Question

How do you solve \[{x^2} + 2x - 1 = 2\] using the quadratic formula?

Answer 1

Hint: A polynomial of degree two is called a quadratic polynomial and its zeros can be found using many methods like factorization, completing the square, graphs, quadratic formula etc. The quadratic formula is used when we fail to find the factors of the equation. In the given question we have to solve the given quadratic equation using the quadratic formula. That is \[x = \dfrac{{ - b \pm \sqrt {{b^2} - 4ac} }}{{2a}}\].

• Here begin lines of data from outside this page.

Context: an optimization exercise on an open-source flow, tuned for small area. The choices shown serve that exercise and are no tape-out recipe. Function was checked by simulation only, so behaviour that the tests miss may differ from the original. Power and IR drop assume default switching activity.

**flow/flow/run.sh**
```bash
#!/bin/bash
# The standard layout with three changes:
# - after the standard synthesis, its combinational logic is mapped again by
#   ABC with an area-oriented script (resyn.sh); every flip-flop of the
#   standard synthesis stays as it is, with its name and cell
# - the port buffers are the smallest buffer (buf_1) instead of the default
# - clock tree synthesis uses clkbuf_8 and adds no dummy loads
# Each tool's output goes to a log file of its own in this folder.
set -euo pipefail
export BUFFER_PORTS_ARGS="-buffer_cell sky130_fd_sc_hd__buf_1"
export CTS_ARGS="-sink_clustering_enable -repair_clock_nets -buf_list sky130_fd_sc_hd__clkbuf_8 -dont_use_dummy_load"
bash standard.sh synth > standard_synth.log 2>&1
bash flow/resyn.sh > resyn.log 2>&1
bash standard.sh > standard.log 2>&1
```
**flow/flow/resyn.sh**
```bash
#!/bin/bash
# Map the standard synthesis's combinational logic again, keeping its
# flip-flops (and their names) untouched. ABC's deepsyn runs from several
# random seeds at once; the smallest netlist is kept.
set -euo pipefail
R=orfs/results/${FLOW_PLATFORM}/breakout_top/base
LIB=${FLOW_HOME}/platforms/sky130hd/lib/sky130_fd_sc_hd__tt_025C_1v80.lib
YOSYS=${FLOW_HOME}/../tools/install/yosys/bin/yosys
[[ -x $YOSYS ]] || YOSYS=yosys
cp $R/1_2_yosys.v std_1_2_yosys.v
for s in 1 2 3 4; do
cat > resyn_$s.ys <<EOS
read_liberty -ignore_miss_func $LIB
read_verilog std_1_2_yosys.v
hierarchy -top ${FLOW_TOP}
setattr -mod -set keep_hierarchy 1 sky130_fd_sc_hd__dfxtp_*
flatten
techmap
opt -purge
abc -liberty $LIB -dont_use sky130_fd_sc_hd__lpflow_bleeder_1 -dont_use sky130_fd_sc_hd__lpflow_clkbufkapwr_1 -dont_use sky130_fd_sc_hd__lpflow_clkbufkapwr_16 -dont_use sky130_fd_sc_hd__lpflow_clkbufkapwr_2 -dont_use sky130_fd_sc_hd__lpflow_clkbufkapwr_4 -dont_use sky130_fd_sc_hd__lpflow_clkbufkapwr_8 -dont_use sky130_fd_sc_hd__lpflow_clkinvkapwr_1 -dont_use sky130_fd_sc_hd__lpflow_clkinvkapwr_16 -dont_use sky130_fd_sc_hd__lpflow_clkinvkapwr_2 -dont_use sky130_fd_sc_hd__lpflow_clkinvkapwr_4 -dont_use sky130_fd_sc_hd__lpflow_clkinvkapwr_8 -dont_use sky130_fd_sc_hd__lpflow_decapkapwr_12 -dont_use sky130_fd_sc_hd__lpflow_decapkapwr_3 -dont_use sky130_fd_sc_hd__lpflow_decapkapwr_4 -dont_use sky130_fd_sc_hd__lpflow_decapkapwr_6 -dont_use sky130_fd_sc_hd__lpflow_decapkapwr_8 -dont_use sky130_fd_sc_hd__lpflow_inputiso0n_1 -dont_use sky130_fd_sc_hd__lpflow_inputiso0p_1 -dont_use sky130_fd_sc_hd__lpflow_inputiso1n_1 -dont_use sky130_fd_sc_hd__lpflow_inputiso1p_1 -dont_use sky130_fd_sc_hd__lpflow_inputisolatch_1 -dont_use sky130_fd_sc_hd__lpflow_isobufsrc_1 -dont_use sky130_fd_sc_hd__lpflow_isobufsrc_16 -dont_use sky130_fd_sc_hd__lpflow_isobufsrc_2 -dont_use sky130_fd_sc_hd__lpflow_isobufsrc_4 -dont_use sky130_fd_sc_hd__lpflow_isobufsrc_8 -dont_use sky130_fd_sc_hd__lpflow_isobufsrckapwr_16 -dont_use sky130_fd_sc_hd__lpflow_lsbuf_lh_hl_isowell_tap_1 -dont_use sky130_fd_sc_hd__lpflow_lsbuf_lh_hl_isowell_tap_2 -dont_use sky130_fd_sc_hd__lpflow_lsbuf_lh_hl_isowell_tap_4 -dont_use sky130_fd_sc_hd__lpflow_lsbuf_lh_isowell_4 -dont_use sky130_fd_sc_hd__lpflow_lsbuf_lh_isowell_tap_1 -dont_use sky130_fd_sc_hd__lpflow_lsbuf_lh_isowell_tap_2 -dont_use sky130_fd_sc_hd__lpflow_lsbuf_lh_isowell_tap_4 -dont_use sky130_fd_sc_hd__probe_p_8 -dont_use sky130_fd_sc_hd__probec_p_8  -script "+strash;&get -n;&deepsyn -T 60 -S $s;&put;amap"
setundef -zero
splitnets
opt_clean -purge
hilomap -singleton -hicell sky130_fd_sc_hd__conb_1 HI -locell sky130_fd_sc_hd__conb_1 LO
insbuf -buf sky130_fd_sc_hd__buf_4 A X
blackbox sky130_fd_sc_hd__*
tee -o resyn_$s.stat stat -liberty $LIB
write_verilog -noattr -nohex -nodec resyn_$s.v
EOS
$YOSYS -s resyn_$s.ys > resyn_yosys_$s.log 2>&1 &
done
wait
best=""
for s in 1 2 3 4; do
  [[ -f resyn_$s.v ]] || continue
  a=$(grep "Chip area" resyn_$s.stat | tail -1 | awk '{print $NF}')
  echo "seed $s area $a"
  if [[ -z "$best" ]] || python3 -c "import sys; sys.exit(0 if $a < $best_a else 1)"; then best=$s; best_a=$a; fi
done
[[ -n "$best" ]] || { echo "no netlist"; exit 1; }
echo "kept seed $best"
if grep -q "lpflow\|probe" resyn_$best.v; then echo "don't-use cell in the netlist"; exit 1; fi
cp resyn_$best.v resyn_1_2_yosys.v
cp resyn_1_2_yosys.v $R/1_2_yosys.v
rm -f $R/1_synth.odb
```
**flow/standard.sh**
```bash
#!/bin/bash
# synth_recipe.tcl (not shown) runs the flow's synth.tcl, then flattens the netlist and writes it again
# the make line also repeats each setting of config.mk as NAME=value (left out here)
make -C /OpenROAD-flow-scripts/flow DESIGN_CONFIG=/design/flow/config.mk WORK_HOME=/design/flow/orfs CLKGATE_MAP_FILE= SYNTH_SCRIPT=/design/flow/synth_recipe.tcl "${@:-finish}"
```
**flow/config.mk**
```make
export PLATFORM = sky130hd
export DESIGN_NAME = breakout_top
export DESIGN_NICKNAME = breakout_top
export VERILOG_FILES = /design/flow/design.v
export SDC_FILE = /design/flow/constraint.sdc
export NUM_CORES = 4
export LEC_CHECK = 0
export CAP_MARGIN = 20
export CORE_MARGIN = 2
export CORE_UTILIZATION = 40
export SLEW_MARGIN = 20
export SYNTH_HIERARCHICAL = 1
export SYNTH_MINIMUM_KEEP_SIZE = 0
```
**flow/constraint.sdc**
```tcl
create_clock -name core_clock -period 40.0 [get_ports {VGA_clk}]
set_input_delay 8.0000 -clock core_clock [delete_from_list [all_inputs] [get_ports {VGA_clk}]]
set_output_delay 8.0000 -clock core_clock [all_outputs]
set_load 0.01 [all_outputs]
```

Complete step-by-step solution:
Given, \[{x^2} + 2x - 1 = 2\].
The given equation should be in standard form \[a{x^2} + bx + c = 0\].
\[
  {x^2} + 2x - 1 - 2 = 0 \\
  {x^2} + 2x - 3 = 0 \\
\]
On comparing the given equation with the standard quadratic equation \[a{x^2} + bx + c = 0\]. We get, \[a = 1\], \[b = 2\] and \[c = - 3\].
Substituting in the formula of standard quadratic, \[x = \dfrac{{ - b \pm \sqrt {{b^2} - 4ac} }}{{2a}}\].
\[ \Rightarrow x = \dfrac{{ - 2 \pm \sqrt {{2^2} - 4(1)( - 3)} }}{{2(1)}}\]
We know that the product of two negative numbers gives a positive number.
\[ \Rightarrow x = \dfrac{{ - 2 \pm \sqrt {4 + 12} }}{2}\]
\[ \Rightarrow x = \dfrac{{ - 2 \pm \sqrt {16} }}{2}\]
We know that the square root of 16 is 4.
\[ \Rightarrow x = \dfrac{{ - 2 \pm 4}}{2}\]
Thus we have two roots
\[ \Rightarrow x = \dfrac{{ - 2 + 4}}{2}\] and \[x = \dfrac{{ - 2 - 4}}{2}\]
\[ \Rightarrow x = \dfrac{2}{2}\] and \[x = \dfrac{{ - 6}}{2}\]
\[ \Rightarrow x = 1\] and \[x = - 3\]

Therefore the roots are x =1 and x = 3.

Additional information: In various fields of mathematics require the point at which the value of a polynomial is zero, those values are called the factors/solution/zeros of the given polynomial. On the x-axis, the value of y is zero so the roots of an equation are the points on the x-axis, that is the roots are simply the x-intercepts.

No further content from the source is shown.